Accepted
We have various log sources:
- The EKS control plane (audit logs, api service, scheduler, control-manager)
- VPC Flow logs
- Load Balancer
- Pod/Application logs
- CloudHSM
All of these with the exception of the Pod/Application logs are stored by AWS in CloudWatch.
We would like a single storage location for indexing and search our logs for auditing and debugging purposes.

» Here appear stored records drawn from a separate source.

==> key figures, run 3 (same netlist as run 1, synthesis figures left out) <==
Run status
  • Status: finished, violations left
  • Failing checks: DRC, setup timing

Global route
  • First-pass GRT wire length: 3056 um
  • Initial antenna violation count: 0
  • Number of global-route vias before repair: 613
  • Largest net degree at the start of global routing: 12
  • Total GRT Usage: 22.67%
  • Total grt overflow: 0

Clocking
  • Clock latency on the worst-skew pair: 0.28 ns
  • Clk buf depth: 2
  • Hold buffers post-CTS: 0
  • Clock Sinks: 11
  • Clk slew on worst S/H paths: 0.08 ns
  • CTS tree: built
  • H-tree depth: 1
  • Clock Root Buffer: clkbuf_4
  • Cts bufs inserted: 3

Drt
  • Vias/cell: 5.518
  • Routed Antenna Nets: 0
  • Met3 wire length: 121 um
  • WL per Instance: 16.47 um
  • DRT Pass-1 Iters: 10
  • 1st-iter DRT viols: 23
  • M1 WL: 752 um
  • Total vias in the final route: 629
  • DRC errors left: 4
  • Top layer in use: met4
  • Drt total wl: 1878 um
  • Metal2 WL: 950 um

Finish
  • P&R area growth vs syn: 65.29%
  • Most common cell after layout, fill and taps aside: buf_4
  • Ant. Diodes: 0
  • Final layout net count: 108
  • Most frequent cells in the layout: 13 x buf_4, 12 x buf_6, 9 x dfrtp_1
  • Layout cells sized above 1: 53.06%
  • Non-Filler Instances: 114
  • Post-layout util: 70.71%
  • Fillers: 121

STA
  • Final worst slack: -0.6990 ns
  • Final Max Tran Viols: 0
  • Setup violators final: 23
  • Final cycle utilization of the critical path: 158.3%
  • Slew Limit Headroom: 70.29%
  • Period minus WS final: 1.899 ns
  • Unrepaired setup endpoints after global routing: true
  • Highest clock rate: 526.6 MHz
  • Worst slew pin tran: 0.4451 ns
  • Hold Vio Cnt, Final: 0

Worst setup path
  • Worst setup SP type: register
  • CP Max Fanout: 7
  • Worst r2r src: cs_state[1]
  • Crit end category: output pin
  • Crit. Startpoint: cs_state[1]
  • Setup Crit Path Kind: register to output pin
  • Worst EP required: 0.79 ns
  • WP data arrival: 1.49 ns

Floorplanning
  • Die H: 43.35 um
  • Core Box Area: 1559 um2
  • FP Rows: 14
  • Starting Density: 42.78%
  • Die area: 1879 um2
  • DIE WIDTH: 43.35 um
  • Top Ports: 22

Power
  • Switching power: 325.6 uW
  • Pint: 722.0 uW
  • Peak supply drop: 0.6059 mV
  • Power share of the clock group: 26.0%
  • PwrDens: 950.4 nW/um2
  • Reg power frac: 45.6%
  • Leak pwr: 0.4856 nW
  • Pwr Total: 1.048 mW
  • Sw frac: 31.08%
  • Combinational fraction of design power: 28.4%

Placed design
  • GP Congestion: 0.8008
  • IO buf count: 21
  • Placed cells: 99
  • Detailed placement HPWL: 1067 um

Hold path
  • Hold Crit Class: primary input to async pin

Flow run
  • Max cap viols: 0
$ cat config.mk
export PLATFORM = sky130hd
export DESIGN_NAME = ula_sequenciador
export DESIGN_NICKNAME = d
export VERILOG_FILES = /design/src/rtl/ula_sequenciador.sv
export SDC_FILE = /design/constraint.sdc
export NUM_CORES = 1
export LEC_CHECK = 0
export BUFFER_PORTS_ARGS = -buffer_cell sky130_fd_sc_hd__buf_2
export CORE_UTILIZATION = 42
export CTS_CLUSTER_SIZE = 28
export DETAILED_ROUTE_END_ITERATION = 10
export GPL_TIMING_DRIVEN = 0
export PLACE_DENSITY = 0.82
export SLEW_MARGIN = 20
export SYNTH_ARGS = -nofsm -noshare
export SYNTH_HDL_FRONTEND = slang
export SYNTH_SLANG_ARGS = --single-unit
$ cat constraint.sdc
create_clock -name i_clk -period 1.8 [get_ports i_clk]
set_input_delay 0.18 -clock i_clk [delete_from_list [all_inputs] [get_ports i_clk]]
set_output_delay 0.18 -clock i_clk [all_outputs]
set_load 0.05 [all_outputs]
### config.mk
export PLATFORM = sky130hd
export DESIGN_NAME = instruction_queue_flat
export DESIGN_NICKNAME = d
export VERILOG_FILES = /design/src/rtl/riscalar_pkg.sv /design/src/rtl/instruction_queue_if.sv /design/src/rtl/iq_storage.sv /design/src/rtl/instruction_queue.sv /design/src/flat_wrapper.sv
export SDC_FILE = /design/constraint.sdc
export NUM_CORES = 1
export LEC_CHECK = 0
export ABC_AREA = 1
export CAP_MARGIN = 20
export CORE_MARGIN = 4
export CORE_UTILIZATION = 55
export CTS_CLUSTER_DIAMETER = 150
export DETAILED_ROUTE_END_ITERATION = 16
export PLACE_DENSITY = 0.84
export SKIP_LAST_GASP = 1
export SLEW_MARGIN = 30
export SYNTH_ARGS = -nofsm -noshare
export SYNTH_HDL_FRONTEND = slang
export SYNTH_SLANG_ARGS = --single-unit
### constraint.sdc
create_clock -name clk_in -period 7.5 [get_ports clk_in]
set_input_delay 1.5 -clock clk_in [delete_from_list [all_inputs] [get_ports clk_in]]
set_output_delay 1.5 -clock clk_in [all_outputs]
set_load 0.01 [all_outputs]
### src/rtl/riscalar_pkg.sv
// Shared types and constants for the front-end instruction queue.
// Latency: not applicable (types, constants and a pure helper function only).
// Backpressure: not applicable.
package riscalar_pkg;

    localparam int XLEN     = 32;
    localparam int IQ_DEPTH = 8;
    localparam int DROP_W   = 16;

    // One queue slot: the fetched word and the PC it came from.
    typedef struct packed {
        logic [XLEN-1:0] inst;
        logic [XLEN-1:0] pc;
    } iq_entry_t;

    // Occupancy classes; every one of them is derived from the counter.
    typedef enum logic [1:0] {
        IQ_EMPTY   = 2'd0,
        IQ_PARTIAL = 2'd1,
        IQ_FULL    = 2'd2
    } iq_mode_t;

    // Debug counters stick at all-ones rather than wrapping back to zero.
    function automatic logic [DROP_W-1:0] sat_inc(input logic [DROP_W-1:0] v);
        return (&v) ? v : v + 1'b1;
    endfunction

endpackage

### src/rtl/instruction_queue_if.sv
// Fetch-to-dispatch bundle: push handshake, pop handshake and debug status.
// Latency: wires only.
// Backpressure: iq_ready_out throttles fetch; dispatch_ready_in consumes the head.
interface instruction_queue_if
    import riscalar_pkg::*;
#(
    parameter int DEPTH = IQ_DEPTH,
    parameter int CNT_W = $clog2(DEPTH) + 1
);
    logic [XLEN-1:0]   instruction_in;
    logic [XLEN-1:0]   pc_in;
    logic              iq_valid_in;
    logic              iq_ready_out;
    logic [XLEN-1:0]   inst_out;
    logic [XLEN-1:0]   pc_out;
    logic              inst_valid_out;
    logic              dispatch_ready_in;
    logic [CNT_W-1:0]  count_out;
    logic [DROP_W-1:0] drop_cnt_out;

    // Fetch/dispatch side: drives pushes and pop acknowledgements.
    modport master (
        output instruction_in, pc_in, iq_valid_in, dispatch_ready_in,
        input  iq_ready_out, inst_out, pc_out, inst_valid_out, count_out, drop_cnt_out
    );

    // Queue side.
    modport slave (
        input  instruction_in, pc_in, iq_valid_in, dispatch_ready_in,
        output iq_ready_out, inst_out, pc_out, inst_valid_out, count_out, drop_cnt_out
    );
endinterface

### src/rtl/iq_storage.sv
// Entry array for the instruction queue: one write port, one asynchronous read port.
// Latency: a write lands at the clock edge; reads are combinational.
// Backpressure: none; the owner decides when writing is legal.
module iq_storage
    import riscalar_pkg::*;
#(
    parameter int DEPTH = IQ_DEPTH,
    parameter int PTR_W = $clog2(DEPTH)
) (
    input  logic             clk,
    input  logic             wr_en,
    input  logic [PTR_W-1:0] wr_addr,
    input  iq_entry_t        wr_data,
    input  logic [PTR_W-1:0] rd_addr,
    output iq_entry_t        rd_data
);
    // Data needs no reset: slots are only read when the counter says they hold a live entry.
    iq_entry_t mem [DEPTH];

    // Write the tail slot on an accepted push.
    always_ff @(posedge clk) begin
        if (wr_en) begin
            mem[wr_addr] <= wr_data;
        end
    end

    assign rd_data = mem[rd_addr];

endmodule

### src/rtl/instruction_queue.sv
// Circular instruction queue between fetch and dispatch, in program order, with flush and drop counting.
// Latency: a push at edge N shows at the head in cycle N+1; there is no same-cycle bypass.
// Backpressure: iq_ready_out is low only when full (independent of pop); pushes while full are dropped and counted.
module instruction_queue
    import riscalar_pkg::*;
#(
    parameter int DEPTH = IQ_DEPTH,
    parameter int CNT_W = $clog2(DEPTH) + 1
) (
    input  logic                clk_in,
    input  logic                rst_n_in,
    input  logic                flush_in,
    instruction_queue_if.slave  bus
);
    localparam int PTR_W = $clog2(DEPTH);

    logic [PTR_W-1:0]  head;
    logic [PTR_W-1:0]  tail;
    logic [CNT_W-1:0]  count;
    logic [DROP_W-1:0] drop_cnt;
    iq_mode_t          mode;
    logic              full;
    logic              empty;
    logic              push;
    logic              pop;
    iq_entry_t         wr_entry;
    iq_entry_t         head_entry;

    // Occupancy class from the counter alone; pointer equality is never used for full/empty.
    always_comb begin
        mode = IQ_PARTIAL;
        if (count == '0) begin
            mode = IQ_EMPTY;
        end else if (count == CNT_W'(DEPTH)) begin
            mode = IQ_FULL;
        end
    end

    assign full  = (mode == IQ_FULL);
    assign empty = (mode == IQ_EMPTY);

    // Ready ignores dispatch_ready_in, so a full queue refuses a push even in a pop cycle.
    assign push = bus.iq_valid_in && !full;
    assign pop  = !empty && bus.dispatch_ready_in;

    assign wr_entry.inst = bus.instruction_in;
    assign wr_entry.pc   = bus.pc_in;

    iq_storage #(
        .DEPTH (DEPTH),
        .PTR_W (PTR_W)
    ) u_storage (
        .clk     (clk_in),
        .wr_en   (push && !flush_in),
        .wr_addr (tail),
        .wr_data (wr_entry),
        .rd_addr (head),
        .rd_data (head_entry)
    );

    // Pointer and occupancy update; flush wins over any same-cycle push or pop.
    always_ff @(posedge clk_in or negedge rst_n_in) begin
        if (!rst_n_in) begin
            head  <= '0;
            tail  <= '0;
            count <= '0;
        end else if (flush_in) begin
            head  <= '0;
            tail  <= '0;
            count <= '0;
        end else begin
            if (push) begin
                tail <= tail + 1'b1;
            end
            if (pop) begin
                head <= head + 1'b1;
            end
            case ({push, pop})
                2'b10:   count <= count + 1'b1;
                2'b01:   count <= count - 1'b1;
                default: count <= count;
            endcase
        end
    end

    // Dropped-push counter; survives flush and counts a refused push even in a flush cycle.
    always_ff @(posedge clk_in or negedge rst_n_in) begin
        if (!rst_n_in) begin
            drop_cnt <= '0;
        end else if (bus.iq_valid_in && full) begin
            drop_cnt <= sat_inc(drop_cnt);
        end
    end

    // Head data is forced to zero when empty so reset and idle present clean zeros.
    assign bus.inst_out       = empty ? '0 : head_entry.inst;
    assign bus.pc_out         = empty ? '0 : head_entry.pc;
    assign bus.inst_valid_out = !empty;
    assign bus.iq_ready_out   = !full;
    assign bus.count_out      = count;
    assign bus.drop_cnt_out   = drop_cnt;

endmodule
### src/flat_wrapper.sv
// flat-port wrapper written by rule: the top's interface ports become plain ports
module instruction_queue_flat import riscalar_pkg::*;
#(
    parameter int DEPTH = IQ_DEPTH,
    parameter int CNT_W = $clog2(DEPTH) + 1
)
  (clk_in, rst_n_in, flush_in, bus_instruction_in, bus_pc_in, bus_iq_valid_in, bus_dispatch_ready_in, bus_iq_ready_out, bus_inst_out, bus_pc_out, bus_inst_valid_out, bus_count_out, bus_drop_cnt_out);
  instruction_queue_if #(.DEPTH(DEPTH), .CNT_W(CNT_W)) bus_i ();
  input  logic clk_in;
  input  logic rst_n_in;
  input  logic flush_in;
  input wire logic [$bits(bus_i.instruction_in)-1:0] bus_instruction_in;
  input wire logic [$bits(bus_i.pc_in)-1:0] bus_pc_in;
  input wire logic [$bits(bus_i.iq_valid_in)-1:0] bus_iq_valid_in;
  input wire logic [$bits(bus_i.dispatch_ready_in)-1:0] bus_dispatch_ready_in;
  output wire logic [$bits(bus_i.iq_ready_out)-1:0] bus_iq_ready_out;
  output wire logic [$bits(bus_i.inst_out)-1:0] bus_inst_out;
  output wire logic [$bits(bus_i.pc_out)-1:0] bus_pc_out;
  output wire logic [$bits(bus_i.inst_valid_out)-1:0] bus_inst_valid_out;
  output wire logic [$bits(bus_i.count_out)-1:0] bus_count_out;
  output wire logic [$bits(bus_i.drop_cnt_out)-1:0] bus_drop_cnt_out;
  assign bus_i.instruction_in = bus_instruction_in;
  assign bus_i.pc_in = bus_pc_in;
  assign bus_i.iq_valid_in = bus_iq_valid_in;
  assign bus_i.dispatch_ready_in = bus_dispatch_ready_in;
  assign bus_iq_ready_out = bus_i.iq_ready_out;
  assign bus_inst_out = bus_i.inst_out;
  assign bus_pc_out = bus_i.pc_out;
  assign bus_inst_valid_out = bus_i.inst_valid_out;
  assign bus_count_out = bus_i.count_out;
  assign bus_drop_cnt_out = bus_i.drop_cnt_out;
  instruction_queue #(.DEPTH(DEPTH), .CNT_W(CNT_W)) u_core (.clk_in(clk_in), .rst_n_in(rst_n_in), .flush_in(flush_in), .bus(bus_i));
endmodule
`src/rtl/iommu_pdtc_sa.sv`:
```
// iommu_pdtc_sa -- set-associative Process Directory Table Cache.
//
// Caches process contexts (iommu_pkg::pc_t) tagged by {device_id, process_id}.
// Set index = low bits of (pid ^ did). Each set has a tree PLRU.
// Lookups are registered and return one cycle after they are accepted.
// A DID-only invalidation sweeps one set per cycle and raises busy_o.
//
// Ports
//   clk_i, rst_i                   clock, synchronous active-high reset
//   flush_i, flush_dv_i,           invalidation request and match mode
//   flush_pv_i, flush_did_i,
//   flush_pid_i
//   busy_o                         DID sweep in progress
//   update_i, up_did_i, up_pid_i,  insert request (dropped unless ta.v=1)
//   up_content_i
//   lookup_i, lu_did_i, lu_pid_i   lookup request
//   lu_valid_o, lu_hit_o,          registered lookup result
//   lu_content_o
//
// Optional feature (macro IOMMU_PDTC_PERF_EN): adds perf_clr_i, hit_cnt_o and
// miss_cnt_o, saturating 32-bit counters of accepted lookups.

package iommu_pkg;
  typedef struct packed {
    logic [19:0] pscid;
    logic        sum;
    logic        ens;
    logic        v;
  } ta_t;

  typedef struct packed {
    logic [3:0]  mode;
    logic [43:0] ppn;
  } fsc_t;

  typedef struct packed {
    ta_t  ta;
    fsc_t fsc;
  } pc_t;
endpackage

module iommu_pdtc_sa #(
  parameter int unsigned SETS             = 4,
  parameter int unsigned WAYS             = 4,
  parameter int unsigned DEVICE_ID_WIDTH  = 24,
  parameter int unsigned PROCESS_ID_WIDTH = 20
) (
  input  logic                        clk_i,
  input  logic                        rst_i,
  input  logic                        flush_i,
  input  logic                        flush_dv_i,
  input  logic                        flush_pv_i,
  input  logic [DEVICE_ID_WIDTH-1:0]  flush_did_i,
  input  logic [PROCESS_ID_WIDTH-1:0] flush_pid_i,
  output logic                        busy_o,
  input  logic                        update_i,
  input  logic [DEVICE_ID_WIDTH-1:0]  up_did_i,
  input  logic [PROCESS_ID_WIDTH-1:0] up_pid_i,
  input  iommu_pkg::pc_t              up_content_i,
  input  logic                        lookup_i,
  input  logic [DEVICE_ID_WIDTH-1:0]  lu_did_i,
  input  logic [PROCESS_ID_WIDTH-1:0] lu_pid_i,
  output logic                        lu_valid_o,
  output logic                        lu_hit_o,
  output iommu_pkg::pc_t              lu_content_o
`ifdef IOMMU_PDTC_PERF_EN
  ,
  input  logic                        perf_clr_i,
  output logic [31:0]                 hit_cnt_o,
  output logic [31:0]                 miss_cnt_o
`endif
);

  localparam int unsigned SW = (SETS > 1) ? $clog2(SETS) : 1;
  localparam int unsigned WW = $clog2(WAYS);

  typedef logic [SW-1:0]   set_t;
  typedef logic [WW-1:0]   way_t;
  typedef logic [WAYS-2:0] plru_t;

  typedef enum logic {IDLE, SWEEP} state_t;

  logic [DEVICE_ID_WIDTH-1:0]  did_q  [SETS][WAYS];
  logic [PROCESS_ID_WIDTH-1:0] pid_q  [SETS][WAYS];
  iommu_pkg::pc_t              data_q [SETS][WAYS];
  logic [WAYS-1:0]             valid_q [SETS];
  plru_t                       plru_q  [SETS];

  state_t                      state;
  set_t                        sweep_idx;
  logic [DEVICE_ID_WIDTH-1:0]  sweep_did;

  function automatic set_t set_idx(input logic [DEVICE_ID_WIDTH-1:0]  did,
                                   input logic [PROCESS_ID_WIDTH-1:0] pid);
    if (SETS == 1) return '0;
    return set_t'(did[SW-1:0] ^ pid[SW-1:0]);
  endfunction

  // Tree PLRU, heap-numbered nodes 1..WAYS-1 stored at bit node-1.
  // Each node bit points toward the subtree to evict next.
  function automatic plru_t plru_touch(input plru_t bits, input way_t way);
    plru_t r;
    way_t  node;
    way_t  rest;
    logic  b;
    r    = bits;
    node = way_t'(1);
    rest = way;
    for (int unsigned l = 0; l < WW; l++) begin
      b                   = rest[WW-1];
      r[node - way_t'(1)] = ~b;
      node                = way_t'({node, b});
      rest                = rest << 1;
    end
    return r;
  endfunction

  function automatic way_t plru_victim(input plru_t bits);
    way_t node;
    way_t v;
    logic b;
    node = way_t'(1);
    v    = '0;
    for (int unsigned l = 0; l < WW; l++) begin
      b    = bits[node - way_t'(1)];
      v    = way_t'({v, b});
      node = way_t'({node, b});
    end
    return v;
  endfunction

  set_t lu_set, up_set, fl_set;
  logic lu_acc, up_acc, fl_acc;
  logic lu_hit;
  way_t lu_way;
  logic up_same, up_free;
  way_t up_same_way, up_free_way, up_way;
  logic [WAYS-1:0] fl_mask, sw_mask;

  assign lu_set = set_idx(lu_did_i, lu_pid_i);
  assign up_set = set_idx(up_did_i, up_pid_i);
  assign fl_set = set_idx(flush_did_i, flush_pid_i);

  assign lu_acc = lookup_i && !busy_o && !flush_i;
  assign up_acc = update_i && !busy_o && !flush_i && up_content_i.ta.v;
  assign fl_acc = flush_i && !busy_o;

  always_comb begin
    lu_hit = 1'b0;
    lu_way = '0;
    for (int unsigned w = 0; w < WAYS; w++) begin
      if (valid_q[lu_set][w] && did_q[lu_set][w] == lu_did_i &&
          pid_q[lu_set][w] == lu_pid_i) begin
        lu_hit = 1'b1;
        lu_way = way_t'(w);
      end
    end
  end

  // Way choice: overwrite same tag, else lowest free way, else PLRU victim.
  always_comb begin
    up_same     = 1'b0;
    up_same_way = '0;
    up_free     = 1'b0;
    up_free_way = '0;
    for (int unsigned w = 0; w < WAYS; w++) begin
      if (valid_q[up_set][w] && did_q[up_set][w] == up_did_i &&
          pid_q[up_set][w] == up_pid_i) begin
        up_same     = 1'b1;
        up_same_way = way_t'(w);
      end
      if (!valid_q[up_set][w] && !up_free) begin
        up_free     = 1'b1;
        up_free_way = way_t'(w);
      end
    end
    if (up_same)      up_way = up_same_way;
    else if (up_free) up_way = up_free_way;
    else              up_way = plru_victim(plru_q[up_set]);
  end

  always_comb begin
    fl_mask = '0;
    sw_mask = '0;
    for (int unsigned w = 0; w < WAYS; w++) begin
      fl_mask[w] = did_q[fl_set][w] == flush_did_i && pid_q[fl_set][w] == flush_pid_i;
      sw_mask[w] = did_q[sweep_idx][w] == sweep_did;
    end
  end

  // Tag/data storage carries no reset; valid bits gate every use.
  always_ff @(posedge clk_i) begin
    if (up_acc) begin
      did_q[up_set][up_way]  <= up_did_i;
      pid_q[up_set][up_way]  <= up_pid_i;
      data_q[up_set][up_way] <= up_content_i;
    end
  end

  always_ff @(posedge clk_i) begin
    if (rst_i) begin
      state        <= IDLE;
      busy_o       <= 1'b0;
      sweep_idx    <= '0;
      sweep_did    <= '0;
      lu_valid_o   <= 1'b0;
      lu_hit_o     <= 1'b0;
      lu_content_o <= '0;
      for (int unsigned s = 0; s < SETS; s++) begin
        valid_q[s] <= '0;
        plru_q[s]  <= '0;
      end
    end else begin
      lu_valid_o   <= lu_acc;
      lu_hit_o     <= lu_acc && lu_hit;
      lu_content_o <= (lu_acc && lu_hit) ? data_q[lu_set][lu_way] : '0;

      // Update touch is issued last so it wins when both hit the same set.
      if (lu_acc && lu_hit) plru_q[lu_set] <= plru_touch(plru_q[lu_set], lu_way);
      if (up_acc)           plru_q[up_set] <= plru_touch(plru_q[up_set], up_way);

      if (up_acc) valid_q[up_set][up_way] <= 1'b1;

      case (state)
        IDLE: begin
          if (fl_acc) begin
            if (flush_pv_i) begin
              valid_q[fl_set] <= valid_q[fl_set] & ~fl_mask;
            end else if (flush_dv_i) begin
              state     <= SWEEP;
              busy_o    <= 1'b1;
              sweep_idx <= '0;
              sweep_did <= flush_did_i;
            end else begin
              for (int unsigned s = 0; s < SETS; s++) valid_q[s] <= '0;
            end
          end
        end
        SWEEP: begin
          valid_q[sweep_idx] <= valid_q[sweep_idx] & ~sw_mask;
          if (sweep_idx == set_t'(SETS - 1)) begin
            state  <= IDLE;
            busy_o <= 1'b0;
          end else begin
            sweep_idx <= sweep_idx + 1'b1;
          end
        end
        default: begin
          state  <= IDLE;
          busy_o <= 1'b0;
        end
      endcase
    end
  end

`ifdef IOMMU_PDTC_PERF_EN
  always_ff @(posedge clk_i) begin
    if (rst_i || perf_clr_i) begin
      hit_cnt_o  <= '0;
      miss_cnt_o <= '0;
    end else if (lu_acc) begin
      if (lu_hit) begin
        if (hit_cnt_o != '1) hit_cnt_o <= hit_cnt_o + 32'd1;
      end else begin
        if (miss_cnt_o != '1) miss_cnt_o <= miss_cnt_o + 32'd1;
      end
    end
  end
`endif

endmodule

```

GDS currently have several common storage locations for logs:
- Logit.io (a SaaS ELK stack provider)
- Self hosted ELK stacks
- CloudWatch
- Splunk
Options:
We could ship the Cloudwatch logs to logit.io using AWS lambda and ship the Pod/Application logs to Logit.io using something like fluentd. This would assume that all users of the platform have a Logit.io instance and would end up duplicating a large number of the logs in both CloudWatch and Logit.io
We could host a dedicate ELK stack (either in cluster or from AWS's managed offering) and ingest logs from both Pods and CloudWatch into the ELK stack. Managing ELK stacks has been a maintenance burden at GDS previously and this would require duplicating logs already stored in CloudWatch.
We could ship the Pod/Application logs to CloudWatch using fluentd and expose CloudWatch insights interface to users of the platform
We could ship the CloudWatch logs to Splunk using AWS lambda and ship the Pod/Application logs to Splunk using something like fluentd. This would assume that all users of the platform have a Splunk instance and would end up duplicating a large number of the logs in both CloudWatch and Splunk.
We will use fluentd to ship pod/application logs to AWS CloudWatch to aggregate all platform/application logs to avoid double spending on log storage.
- some people like Kibana
- Cloudwatch insights may not meet the needs of day-to-day application debugging.